- Prescient Therapeutics (PTX) expands its clinical study of patients with relapsed and refractory acute myeloid leukaemia (AML)
- The addition to the company’s Phase 1b clinical study of PTX-200 and cytarabine follows another complete patient remission, bringing the total in this study to four
- Three additional patients will now be part of the study at the same dose level of 45 milligrams of the treatment
- Prescient Therapeutics climbs 28 per cent, trading at 16 cents
Prescient Therapeutics (PTX) is set to expand its clinical study of patients with relapsed and refractory acute myeloid leukemia.
Re-announced today as price sensitive, the company’s Phase 1b clinical study of PTX-200 and cytarabine will expand the cohort at 45 milligrams of PTX-200, following another complete remission and no dose limiting toxicities at this dose level.
Three patients have been treated at 45 milligrams PTX-200 together with cytarabine, with no dose limiting toxicities reported.
One patient in the cohort achieved a CRi, meaning complete remission of disease, with neutrophils and platelets yet to recover to normal levels.

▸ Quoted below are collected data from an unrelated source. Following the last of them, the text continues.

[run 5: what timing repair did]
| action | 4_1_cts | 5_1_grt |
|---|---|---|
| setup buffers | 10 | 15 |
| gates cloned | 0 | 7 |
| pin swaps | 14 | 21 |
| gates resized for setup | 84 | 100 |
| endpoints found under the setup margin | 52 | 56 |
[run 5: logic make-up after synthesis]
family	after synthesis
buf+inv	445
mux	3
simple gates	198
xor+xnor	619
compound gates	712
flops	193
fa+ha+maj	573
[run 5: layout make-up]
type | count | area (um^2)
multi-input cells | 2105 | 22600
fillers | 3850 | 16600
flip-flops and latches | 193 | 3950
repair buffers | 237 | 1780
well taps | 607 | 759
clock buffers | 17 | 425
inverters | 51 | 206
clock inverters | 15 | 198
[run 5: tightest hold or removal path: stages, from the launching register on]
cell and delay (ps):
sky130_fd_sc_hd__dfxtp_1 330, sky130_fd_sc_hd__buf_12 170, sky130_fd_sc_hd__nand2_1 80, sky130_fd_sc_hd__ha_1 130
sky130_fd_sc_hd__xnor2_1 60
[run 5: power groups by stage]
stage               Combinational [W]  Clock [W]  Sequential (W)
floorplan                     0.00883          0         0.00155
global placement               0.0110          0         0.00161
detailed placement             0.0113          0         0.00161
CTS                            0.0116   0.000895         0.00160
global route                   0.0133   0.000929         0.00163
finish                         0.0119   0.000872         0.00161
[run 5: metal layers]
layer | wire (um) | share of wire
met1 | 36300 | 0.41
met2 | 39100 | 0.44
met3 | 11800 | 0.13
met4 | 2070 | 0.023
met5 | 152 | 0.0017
From an optimization exercise on the open Yosys and OpenROAD flow, aimed at small area; shortcuts taken in it are not production practice. Function was checked by simulation only, so behaviour that the tests miss may differ from the original.

## flow/design.v (module list and top-level ports; edited modules follow where they fit)
// module lif_neuron: 132 lines
// module lif_leak: 818 lines
// module lif_fa: 10 lines
// module lif_ao22: 9 lines
// module lif_aoi22: 9 lines
// module lif_aoi221: 10 lines
// module lif_aoi222: 11 lines
// module lif_aoi21: 8 lines
// module lif_nor2: 7 lines
// module lif_ha: 9 lines
// module lif_benc: 10 lines
// module lif_benc0: 9 lines
// module lif_benc7: 9 lines
// module lif_xor2: 7 lines
// module lif_xnor2: 7 lines
// module lif_or2: 7 lines
// module lif_inv: 6 lines
module lif_neuron (
    input  wire        clk,
    input  wire        rst,
    input  wire [15:0] threshold,
    input  wire [15:0] leak_rate,
    input  wire [7:0]  refractory,
    input  wire        leaky_enable,
    input  wire        reset_on_spike,
    input  wire [15:0] input_neuron_id,
    input  wire [7:0]  synapse_weight,
    input  wire        spike_in_valid,
    output wire        spike_in_ready,
    output reg  [15:0] output_neuron_id,
    output reg         spike_out_valid,
    input  wire        spike_out_ready,
    input  wire [15:0] neuron_id,
    output reg  [15:0] membrane_potential,
    output wire        in_refractory,
    output reg  [7:0]  refract_counter
);
  // ...
==> flow/flow/run.sh <==
#!/bin/bash
# Standard ORFS layout (the standard.sh: standard synthesis, floorplan,
# placement, CTS, routing) with these changes:
# - after floorplan, flow/downsize.tcl sets combinational cells that synthesis
#   upsized back to drive strength 1 (repair steps size up what needs it);
# - the buffers that buffer_ports puts on every input and output port are the
#   smallest plain buffer (sky130_fd_sc_hd__buf_1) instead of the cell the
#   resizer picks by default;
# - clock tree synthesis uses clkbuf_8 buffers and no dummy loads;
# - synthesis (ABC) buffers are removed at floorplan (REMOVE_ABC_BUFFERS);
# make's whole output goes to make_finish.log; each ORFS step keeps its own
# log under orfs/logs/.
set -euo pipefail
cd "$(dirname "$0")/.."
bash standard.sh \
  "POST_FLOORPLAN_TCL=$PWD/flow/downsize.tcl" \
  "BUFFER_PORTS_ARGS=-buffer_cell sky130_fd_sc_hd__buf_1" \
  "CTS_ARGS=-sink_clustering_enable -repair_clock_nets -dont_use_dummy_load -buf_list sky130_fd_sc_hd__clkbuf_8" \
  "REMOVE_ABC_BUFFERS=1" \
  finish > make_finish.log 2>&1
==> flow/flow/downsize.tcl <==
# Sourced by ORFS at the end of floorplan (POST_FLOORPLAN_TCL).  Synthesis
# (ABC) maps small helper modules on their own and often picks a larger drive
# strength than the layout needs; set every combinational cell that has a
# size-1 variant of the same function back to size 1.  The later repair steps
# (repair_design, repair_timing) size cells up again where timing, slew or
# capacitance need it.  Flip-flops and clock cells are left alone.
set db [ord::get_db]
set block [ord::get_db_block]
set swapped 0
foreach inst [$block getInsts] {
  set master [$inst getMaster]
  set name [$master getName]
  if {![regexp {^(sky130_fd_sc_hd__[a-z0-9]+)_([0-9]+)$} $name -> base size]} { continue }
  if {$size <= 1} { continue }
  if {[regexp {__(df|sdf|edf|dl|clk|dly|conb|tap|fill|decap|diode)} $base]} { continue }
  set small [$db findMaster ${base}_1]
  if {$small eq "NULL" || $small eq ""} { continue }
  if {[$small getWidth] >= [$master getWidth]} { continue }
  $inst swapMaster $small
  incr swapped
}
puts "downsize.tcl: $swapped cells set to drive strength 1"
==> flow/standard.sh <==
#!/bin/bash
# synth_recipe.tcl (not shown) runs the flow's synth.tcl, then flattens the netlist and writes it again
# the make line also repeats each setting of config.mk as NAME=value (left out here)
make -C /OpenROAD-flow-scripts/flow DESIGN_CONFIG=/design/flow/config.mk WORK_HOME=/design/flow/orfs CLKGATE_MAP_FILE= SYNTH_SCRIPT=/design/flow/synth_recipe.tcl "${@:-finish}"
==> flow/config.mk <==
export PLATFORM = sky130hd
export DESIGN_NAME = lif_neuron
export DESIGN_NICKNAME = lif_neuron
export VERILOG_FILES = /design/flow/design.v
export SDC_FILE = /design/flow/constraint.sdc
export NUM_CORES = 4
export LEC_CHECK = 0
export CAP_MARGIN = 5
export CORE_MARGIN = 2
export CORE_UTILIZATION = 40
export GPL_TIMING_DRIVEN = 0
export SLEW_MARGIN = 5
export SYNTH_HIERARCHICAL = 1
export SYNTH_MINIMUM_KEEP_SIZE = 0
==> flow/constraint.sdc <==
create_clock -name core_clock -period 14.0 [get_ports {clk}]
set_input_delay 2.8000 -clock core_clock [delete_from_list [all_inputs] [get_ports {clk}]]
set_output_delay 2.8000 -clock core_clock [all_outputs]
set_load 0.01 [all_outputs]
Source: an optimization exercise on an open RTL-to-GDS flow (aim: small area and a short achievable clock period). Production flows keep margins and buffers that such runs may drop.
At most, simulation tests tie the RTL to the original design; equivalence was not proved.
Power is estimated from default activity; no workload was simulated.

==> run a <==
Design mips_exu, start of the top module:
module mips_exu (
    input  logic        clk,
    input  logic [31:0] a,
    input  logic [31:0] b,
    input  logic [4:0]  sa,
    input  logic [3:0]  af,
    input  logic        i,
    input  logic [1:0]  sf,
    input  logic [3:0]  bf,
    output logic [31:0] alures,
    output logic        ovfalu,
    output logic [31:0] sures,
    output logic        bcres
);
logic [31:0] a_q, b_q;
logic [4:0]  sa_q;
logic [3:0]  af_q, bf_q;
logic        i_q;
logic [1:0]  sf_q;
always_ff @(posedge clk) begin
    a_q  <= a;
    b_q  <= b;
    sa_q <= sa;
    af_q <= af;
    i_q  <= i;
    sf_q <= sf;
    bf_q <= bf;
end
logic [31:0] alures_d, sures_d;
logic        ovfalu_d, bcres_d;
exu_core #(.N(32)) core (
    .alures(alures_d),
    .ovfalu(ovfalu_d),
    .sures(sures_d),
    .bcres(bcres_d),
    .a(a_q),
    .b(b_q),
    .sa(sa_q),
    .af(af_q),
    .i(i_q),
    .sf(sf_q),
    .bf(bf_q)
);
always_ff @(posedge clk) begin
    alures <= alures_d;
    ovfalu <= ovfalu_d;
    sures  <= sures_d;
    bcres  <= bcres_d;
end
endmodule
export LEC_CHECK = 0
export CAP_MARGIN = 20
export CELL_PAD_IN_SITES_DETAIL_PLACEMENT = 1
export CORE_MARGIN = 2
export CORE_UTILIZATION = 35
export SLEW_MARGIN = 20
export SYNTH_HIERARCHICAL = 1
create_clock -name core_clock -period 14.0 [get_ports {clk}]
standard.sh (not shown) runs the stock make flow with config.mk's settings and CLKGATE_MAP_FILE= SYNTH_SCRIPT=/design/flow/synth_recipe.tcl, a recipe that flattens the netlist after the stock synthesis.
==> flow/flow/run.sh <==
#!/bin/bash
# The standard layout (standard.sh), except that
# - the port buffers are plain buffers (sky130_fd_sc_hd__buf_1) instead of the
#   delay cells buffer_ports picks by default; every port still gets its own
#   buffer;
# - the clock tree uses clkbuf_8 below a clkbuf_16 root, without dummy loads.
# Its output goes to standard_flow.log here, and ORFS's per-step logs to
# orfs/logs/.
set -euo pipefail
cd "$(dirname "$0")/.."
BUF="-buffer_cell sky130_fd_sc_hd__buf_1"
CTS="-sink_clustering_enable -repair_clock_nets -buf_list sky130_fd_sc_hd__clkbuf_8 -root_buf sky130_fd_sc_hd__clkbuf_16 -dont_use_dummy_load"
export BUFFER_PORTS_ARGS="$BUF" CTS_ARGS="$CTS"
bash standard.sh BUFFER_PORTS_ARGS="$BUF" CTS_ARGS="$CTS" finish > standard_flow.log 2>&1
==> run b (differences from run a) <==
--- a/flow/design.v
+++ b/flow/design.v
@@ -1043,169 +1043,169 @@
 exu_g_inv u36 (.y(n35), .a(T023));
 exu_g_inv u38 (.y(n37), .a(T023));
 exu_g_inv u40 (.y(n39), .a(n21));
 exu_g_inv u42 (.y(n41), .a(n21));
 exu_g_inv u44 (.y(n43), .a(U1n24));
 exu_g_inv u46 (.y(n45), .a(U1n24));
 exu_g_xor2 u47 (.y(x[0]), .a(a[0]), .b(b[0]));
-exu_g_mux2i u49 (.y(n48), .a0(n35), .a1(n39), .s(b[0]));
+exu_g_mux2i u49 (.y(n48), .a0(n35), .a1(n39), .s(a[0]));
 exu_g_mux2i u51 (.y(n50), .a0(n48), .a1(n43), .s(x[0]));
 exu_bit0 u53 (.a0(a[0]), .b0(b[0]), .af(af), .G0n(G0n52));
 exu_g_xor2 u54 (.y(x[1]), .a(a[1]), .b(b[1]));
-exu_g_mux2i u56 (.y(n55), .a0(n35), .a1(n39), .s(b[1]));
+exu_g_mux2i u56 (.y(n55), .a0(n35), .a1(n39), .s(a[1]));
 exu_g_mux2i u58 (.y(n57), .a0(n55), .a1(n43), .s(x[1]));
 exu_g_xor2 u60 (.y(n59), .a(x[1]), .b(n1));
 exu_g_nand3 u62 (.y(n61), .a(a[1]), .b(n59), .c(n11));
 exu_g_xor2 u63 (.y(x[2]), .a(a[2]), .b(b[2]));
-exu_g_mux2i u65 (.y(n64), .a0(n35), .a1(n39), .s(b[2]));
+exu_g_mux2i u65 (.y(n64), .a0(n35), .a1(n39), .s(a[2]));
 exu_g_mux2i u67 (.y(n66), .a0(n64), .a1(n43), .s(x[2]));
 exu_g_xor2 u69 (.y(n68), .a(x[2]), .b(n1));
 exu_g_nand3 u71 (.y(n70), .a(a[2]), .b(n68), .c(n11));
 exu_g_xor2 u72 (.y(x[3]), .a(a[3]), .b(b[3]));
-exu_g_mux2i u74 (.y(n73), .a0(n35), .a1(n39), .s(b[3]));
+exu_g_mux2i u74 (.y(n73), .a0(n35), .a1(n39), .s(a[3]));
 exu_g_mux2i u76 (.y(n75), .a0(n73), .a1(n43), .s(x[3]));
 exu_g_xor2 u78 (.y(n77), .a(x[3]), .b(n1));
 exu_g_nand3 u80 (.y(n79), .a(a[3]), .b(n77), .c(n11));
 exu_g_xor2 u81 (.y(x[4]), .a(a[4]), .b(b[4]));
-exu_g_mux2i u83 (.y(n82), .a0(n35), .a1(n39), .s(b[4]));
+exu_g_mux2i u83 (.y(n82), .a0(n35), .a1(n39), .s(a[4]));
 exu_g_mux2i u85 (.y(n84), .a0(n82), .a1(n43), .s(x[4]));
 exu_g_xor2 u87 (.y(n86), .a(x[4]), .b(n1));
 exu_g_nand3 u89 (.y(n88), .a(a[4]), .b(n86), .c(n11));
 exu_g_xor2 u90 (.y(x[5]), .a(a[5]), .b(b[5]));
-exu_g_mux2i u92 (.y(n91), .a0(n35), .a1(n39), .s(b[5]));
+exu_g_mux2i u92 (.y(n91), .a0(n35), .a1(n39), .s(a[5]));
 exu_g_mux2i u94 (.y(n93), .a0(n91), .a1(n43), .s(x[5]));
 exu_g_xor2 u96 (.y(n95), .a(x[5]), .b(n1));
 exu_g_nand3 u98 (.y(n97), .a(a[5]), .b(n95), .c(n11));
 exu_g_xor2 u99 (.y(x[6]), .a(a[6]), .b(b[6]));
-exu_g_mux2i u101 (.y(n100), .a0(n35), .a1(n39), .s(b[6]));
+exu_g_mux2i u101 (.y(n100), .a0(n35), .a1(n39), .s(a[6]));
 exu_g_mux2i u103 (.y(n102), .a0(n100), .a1(n43), .s(x[6]));
 exu_g_xor2 u105 (.y(n104), .a(x[6]), .b(n1));
 exu_g_nand3 u107 (.y(n106), .a(a[6]), .b(n104), .c(n11));
 exu_g_xor2 u108 (.y(x[7]), .a(a[7]), .b(b[7]));
-exu_g_mux2i u110 (.y(n109), .a0(n35), .a1(n39), .s(b[7]));
+exu_g_mux2i u110 (.y(n109), .a0(n35), .a1(n39), .s(a[7]));
 exu_g_mux2i u112 (.y(n111), .a0(n109), .a1(n43), .s(x[7]));
 exu_g_xor2 u114 (.y(n113), .a(x[7]), .b(n1));
 exu_g_nand3 u116 (.y(n115), .a(a[7]), .b(n113), .c(n11));
 exu_g_xor2 u117 (.y(x[8]), .a(a[8]), .b(b[8]));
-exu_g_mux2i u119 (.y(n118), .a0(n35), .a1(n39), .s(b[8]));
+exu_g_mux2i u119 (.y(n118), .a0(n35), .a1(n39), .s(a[8]));
 exu_g_mux2i u121 (.y(n120), .a0(n118), .a1(n43), .s(x[8]));
 exu_g_xor2 u123 (.y(n122), .a(x[8]), .b(n1));
 exu_g_nand3 u125 (.y(n124), .a(a[8]), .b(n122), .c(n11));
 exu_g_xor2 u126 (.y(x[9]), .a(a[9]), .b(b[9]));
-exu_g_mux2i u128 (.y(n127), .a0(n35), .a1(n39), .s(b[9]));
+exu_g_mux2i u128 (.y(n127), .a0(n35), .a1(n39), .s(a[9]));
 exu_g_mux2i u130 (.y(n129), .a0(n127), .a1(n43), .s(x[9]));
 exu_g_xor2 u132 (.y(n131), .a(x[9]), .b(n3));
 exu_g_nand3 u134 (.y(n133), .a(a[9]), .b(n131), .c(n13));
 exu_g_xor2 u135 (.y(x[10]), .a(a[10]), .b(b[10]));
-exu_g_mux2i u137 (.y(n136), .a0(n35), .a1(n39), .s(b[10]));
+exu_g_mux2i u137 (.y(n136), .a0(n35), .a1(n39), .s(a[10]));
 exu_g_mux2i u139 (.y(n138), .a0(n136), .a1(n43), .s(x[10]));
 exu_g_xor2 u141 (.y(n140), .a(x[10]), .b(n3));
 exu_g_nand3 u143 (.y(n142), .a(a[10]), .b(n140), .c(n13));
 exu_g_xor2 u144 (.y(x[11]), .a(a[11]), .b(b[11]));
-exu_g_mux2i u146 (.y(n145), .a0(n35), .a1(n39), .s(b[11]));
+exu_g_mux2i u146 (.y(n145), .a0(n35), .a1(n39), .s(a[11]));
 exu_g_mux2i u148 (.y(n147), .a0(n145), .a1(n43), .s(x[11]));
 exu_g_xor2 u150 (.y(n149), .a(x[11]), .b(n3));
 exu_g_nand3 u152 (.y(n151), .a(a[11]), .b(n149), .c(n13));
 exu_g_xor2 u153 (.y(x[12]), .a(a[12]), .b(b[12]));
-exu_g_mux2i u155 (.y(n154), .a0(n35), .a1(n39), .s(b[12]));
+exu_g_mux2i u155 (.y(n154), .a0(n35), .a1(n39), .s(a[12]));
 exu_g_mux2i u157 (.y(n156), .a0(n154), .a1(n43), .s(x[12]));
 exu_g_xor2 u159 (.y(n158), .a(x[12]), .b(n3));
 exu_g_nand3 u161 (.y(n160), .a(a[12]), .b(n158), .c(n13));
 exu_g_xor2 u162 (.y(x[13]), .a(a[13]), .b(b[13]));
-exu_g_mux2i u164 (.y(n163), .a0(n35), .a1(n39), .s(b[13]));
+exu_g_mux2i u164 (.y(n163), .a0(n35), .a1(n39), .s(a[13]));
 exu_g_mux2i u166 (.y(n165), .a0(n163), .a1(n43), .s(x[13]));
 exu_g_xor2 u168 (.y(n167), .a(x[13]), .b(n3));
 exu_g_nand3 u170 (.y(n169), .a(a[13]), .b(n167), .c(n13));
 exu_g_xor2 u171 (.y(x[14]), .a(a[14]), .b(b[14]));
-exu_g_mux2i u173 (.y(n172), .a0(n35), .a1(n39), .s(b[14]));
+exu_g_mux2i u173 (.y(n172), .a0(n35), .a1(n39), .s(a[14]));
 exu_g_mux2i u175 (.y(n174), .a0(n172), .a1(n43), .s(x[14]));
 exu_g_xor2 u177 (.y(n176), .a(x[14]), .b(n3));
 exu_g_nand3 u179 (.y(n178), .a(a[14]), .b(n176), .c(n13));
 exu_g_xor2 u180 (.y(x[15]), .a(a[15]), .b(b[15]));
-exu_g_mux2i u182 (.y(n181), .a0(n35), .a1(n39), .s(b[15]));
+exu_g_mux2i u182 (.y(n181), .a0(n35), .a1(n39), .s(a[15]));
 exu_g_mux2i u184 (.y(n183), .a0(n181), .a1(n43), .s(x[15]));
 exu_g_xor2 u186 (.y(n185), .a(x[15]), .b(n3));
 exu_g_nand3 u188 (.y(n187), .a(a[15]), .b(n185), .c(n13));
 exu_g_xor2 u189 (.y(x[16]), .a(a[16]), .b(b[16]));
-exu_g_mux2i u191 (.y(n190), .a0(n37), .a1(n41), .s(b[16]));
+exu_g_mux2i u191 (.y(n190), .a0(n37), .a1(n41), .s(a[16]));
 exu_g_mux2i u193 (.y(n192), .a0(n190), .a1(n45), .s(x[16]));
 exu_g_xor2 u195 (.y(n194), .a(x[16]), .b(n3));
 exu_g_nand3 u197 (.y(n196), .a(a[16]), .b(n194), .c(n13));
 exu_g_xor2 u198 (.y(x[17]), .a(a[17]), .b(b[17]));
-exu_g_mux2i u200 (.y(n199), .a0(n37), .a1(n41), .s(b[17]));
+exu_g_mux2i u200 (.y(n199), .a0(n37), .a1(n41), .s(a[17]));
 exu_g_mux2i u202 (.y(n201), .a0(n199), .a1(n45), .s(x[17]));
 exu_g_xor2 u204 (.y(n203), .a(x[17]), .b(n5));
 exu_g_nand3 u206 (.y(n205), .a(a[17]), .b(n203), .c(n15));
 exu_g_xor2 u207 (.y(x[18]), .a(a[18]), .b(b[18]));
-exu_g_mux2i u209 (.y(n208), .a0(n37), .a1(n41), .s(b[18]));
+exu_g_mux2i u209 (.y(n208), .a0(n37), .a1(n41), .s(a[18]));
 exu_g_mux2i u211 (.y(n210), .a0(n208), .a1(n45), .s(x[18]));
 exu_g_xor2 u213 (.y(n212), .a(x[18]), .b(n5));
 exu_g_nand3 u215 (.y(n214), .a(a[18]), .b(n212), .c(n15));
 exu_g_xor2 u216 (.y(x[19]), .a(a[19]), .b(b[19]));
-exu_g_mux2i u218 (.y(n217), .a0(n37), .a1(n41), .s(b[19]));
+exu_g_mux2i u218 (.y(n217), .a0(n37), .a1(n41), .s(a[19]));
 exu_g_mux2i u220 (.y(n219), .a0(n217), .a1(n45), .s(x[19]));
 exu_g_xor2 u222 (.y(n221), .a(x[19]), .b(n5));
 exu_g_nand3 u224 (.y(n223), .a(a[19]), .b(n221), .c(n15));
 exu_g_xor2 u225 (.y(x[20]), .a(a[20]), .b(b[20]));
-exu_g_mux2i u227 (.y(n226), .a0(n37), .a1(n41), .s(b[20]));
+exu_g_mux2i u227 (.y(n226), .a0(n37), .a1(n41), .s(a[20]));
 exu_g_mux2i u229 (.y(n228), .a0(n226), .a1(n45), .s(x[20]));
 exu_g_xor2 u231 (.y(n230), .a(x[20]), .b(n5));
 exu_g_nand3 u233 (.y(n232), .a(a[20]), .b(n230), .c(n15));
 exu_g_xor2 u234 (.y(x[21]), .a(a[21]), .b(b[21]));
-exu_g_mux2i u236 (.y(n235), .a0(n37), .a1(n41), .s(b[21]));
+exu_g_mux2i u236 (.y(n235), .a0(n37), .a1(n41), .s(a[21]));
 exu_g_mux2i u238 (.y(n237), .a0(n235), .a1(n45), .s(x[21]));
 exu_g_xor2 u240 (.y(n239), .a(x[21]), .b(n5));
 exu_g_nand3 u242 (.y(n241), .a(a[21]), .b(n239), .c(n15));
 exu_g_xor2 u243 (.y(x[22]), .a(a[22]), .b(b[22]));
-exu_g_mux2i u245 (.y(n244), .a0(n37), .a1(n41), .s(b[22]));
+exu_g_mux2i u245 (.y(n244), .a0(n37), .a1(n41), .s(a[22]));
 exu_g_mux2i u247 (.y(n246), .a0(n244), .a1(n45), .s(x[22]));
 exu_g_xor2 u249 (.y(n248), .a(x[22]), .b(n5));
 exu_g_nand3 u251 (.y(n250), .a(a[22]), .b(n248), .c(n15));
 exu_g_xor2 u252 (.y(x[23]), .a(a[23]), .b(b[23]));
-exu_g_mux2i u254 (.y(n253), .a0(n37), .a1(n41), .s(b[23]));
+exu_g_mux2i u254 (.y(n253), .a0(n37), .a1(n41), .s(a[23]));
 exu_g_mux2i u256 (.y(n255), .a0(n253), .a1(n45), .s(x[23]));
 exu_g_xor2 u258 (.y(n257), .a(x[23]), .b(n5));
 exu_g_nand3 u260 (.y(n259), .a(a[23]), .b(n257), .c(n15));
 exu_g_xor2 u261 (.y(x[24]), .a(a[24]), .b(b[24]));
-exu_g_mux2i u263 (.y(n262), .a0(n37), .a1(n41), .s(b[24]));
+exu_g_mux2i u263 (.y(n262), .a0(n37), .a1(n41), .s(a[24]));
 exu_g_mux2i u265 (.y(n264), .a0(n262), .a1(n45), .s(x[24]));
 exu_g_xor2 u267 (.y(n266), .a(x[24]), .b(n5));
 exu_g_nand3 u269 (.y(n268), .a(a[24]), .b(n266), .c(n15));
 exu_g_xor2 u270 (.y(x[25]), .a(a[25]), .b(b[25]));
-exu_g_mux2i u272 (.y(n271), .a0(n37), .a1(n41), .s(b[25]));
+exu_g_mux2i u272 (.y(n271), .a0(n37), .a1(n41), .s(a[25]));
 exu_g_mux2i u274 (.y(n273), .a0(n271), .a1(n45), .s(x[25]));
 exu_g_xor2 u276 (.y(n275), .a(x[25]), .b(n7));
 exu_g_nand3 u278 (.y(n277), .a(a[25]), .b(n275), .c(n17));
 exu_g_xor2 u279 (.y(x[26]), .a(a[26]), .b(b[26]));
-exu_g_mux2i u281 (.y(n280), .a0(n37), .a1(n41), .s(b[26]));
+exu_g_mux2i u281 (.y(n280), .a0(n37), .a1(n41), .s(a[26]));
 exu_g_mux2i u283 (.y(n282), .a0(n280), .a1(n45), .s(x[26]));
 exu_g_xor2 u285 (.y(n284), .a(x[26]), .b(n7));
 exu_g_nand3 u287 (.y(n286), .a(a[26]), .b(n284), .c(n17));
 exu_g_xor2 u288 (.y(x[27]), .a(a[27]), .b(b[27]));
-exu_g_mux2i u290 (.y(n289), .a0(n37), .a1(n41), .s(b[27]));
+exu_g_mux2i u290 (.y(n289), .a0(n37), .a1(n41), .s(a[27]));
 exu_g_mux2i u292 (.y(n291), .a0(n289), .a1(n45), .s(x[27]));
 exu_g_xor2 u294 (.y(n293), .a(x[27]), .b(n7));
 exu_g_nand3 u296 (.y(n295), .a(a[27]), .b(n293), .c(n17));
 exu_g_xor2 u297 (.y(x[28]), .a(a[28]), .b(b[28]));
-exu_g_mux2i u299 (.y(n298), .a0(n37), .a1(n41), .s(b[28]));
+exu_g_mux2i u299 (.y(n298), .a0(n37), .a1(n41), .s(a[28]));
 exu_g_mux2i u301 (.y(n300), .a0(n298), .a1(n45), .s(x[28]));
 exu_g_xor2 u303 (.y(n302), .a(x[28]), .b(n7));
 exu_g_nand3 u305 (.y(n304), .a(a[28]), .b(n302), .c(n17));
 exu_g_xor2 u306 (.y(x[29]), .a(a[29]), .b(b[29]));
-exu_g_mux2i u308 (.y(n307), .a0(n37), .a1(n41), .s(b[29]));
+exu_g_mux2i u308 (.y(n307), .a0(n37), .a1(n41), .s(a[29]));
 exu_g_mux2i u310 (.y(n309), .a0(n307), .a1(n45), .s(x[29]));
 exu_g_xor2 u312 (.y(n311), .a(x[29]), .b(n7));
 exu_g_nand3 u314 (.y(n313), .a(a[29]), .b(n311), .c(n17));
 exu_g_xor2 u315 (.y(x[30]), .a(a[30]), .b(b[30]));
-exu_g_mux2i u317 (.y(n316), .a0(n37), .a1(n41), .s(b[30]));
+exu_g_mux2i u317 (.y(n316), .a0(n37), .a1(n41), .s(a[30]));
 exu_g_mux2i u319 (.y(n318), .a0(n316), .a1(n45), .s(x[30]));
 exu_g_xor2 u321 (.y(n320), .a(x[30]), .b(n7));
 exu_g_nand3 u323 (.y(n322), .a(a[30]), .b(n320), .c(n17));
 exu_g_xor2 u324 (.y(x[31]), .a(a[31]), .b(b[31]));
-exu_g_mux2i u326 (.y(n325), .a0(n37), .a1(n41), .s(b[31]));
+exu_g_mux2i u326 (.y(n325), .a0(n37), .a1(n41), .s(a[31]));
 exu_g_mux2i u328 (.y(n327), .a0(n325), .a1(n45), .s(x[31]));
 exu_g_xor2 u330 (.y(n329), .a(x[31]), .b(n7));
 exu_g_nand3 u332 (.y(n331), .a(a[31]), .b(n329), .c(n17));
 exu_g_o21ai u334 (.y(n333), .a1(n59), .a2(G0n52), .b1(n61));
 exu_g_o21ai u336 (.y(n335), .a1(n77), .a2(n70), .b1(n79));
 exu_g_nor2 u338 (.y(n337), .a(n77), .b(n68));
 exu_g_o21ai u340 (.y(n339), .a1(n95), .a2(n88), .b1(n97));
==> flow/flow/run.sh (replaced) <==
#!/bin/bash
# The standard layout, except that the port buffers are plain buffers
# (sky130_fd_sc_hd__buf_1) instead of the delay cells buffer_ports picks
# by default. Every port still gets its own buffer.
set -euo pipefail
cd "$(dirname "$0")/.."
export BUFFER_PORTS_ARGS="-buffer_cell sky130_fd_sc_hd__buf_1"
bash standard.sh BUFFER_PORTS_ARGS="$BUFFER_PORTS_ARGS" finish > standard_flow.log 2>&1
CELL_PAD_IN_SITES_DETAIL_PLACEMENT = not set   (was 1)
CTS_BUF_LIST = sky130_fd_sc_hd__clkbuf_8   (was not set)
==> impl_results.md <==
* Status: complete, no violations
* Clock latency (worst-skew pair) at 380 ps
* CP peak stage delay at 340 ps
* # clk buffers at 17
* Hold path endpoint: bcres$_DFF_P_
* P per Cell Area at about 140 nW/um2
* Clk_skew at roughly 28 ps
* Clk slew on worst S/H paths at 80 ps
That was run a.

This latest patient brings the total of complete remissions in this study to four, while one patient in the prior cohort was determined to have a partial response.
“It is very satisfying to see another patient with remission in a disease that is so aggressive and fatal,” Prescient CEO and Managing Director Steven Yatomi-Clarke said.
“Despite recent advancements, AML remains a disease of unmet medical need, and we look forward to advancing this study with the aim of benefiting more AML patients.”
This latest data, together with data from the previous Phase 1 monotherapy study, guided the research team to expand enrolment at this dose level to another three patients, to further explore safety and efficacy at this dose level.
Prescient Therapeutics climbed 28 per cent, trading at 16 cents at market close.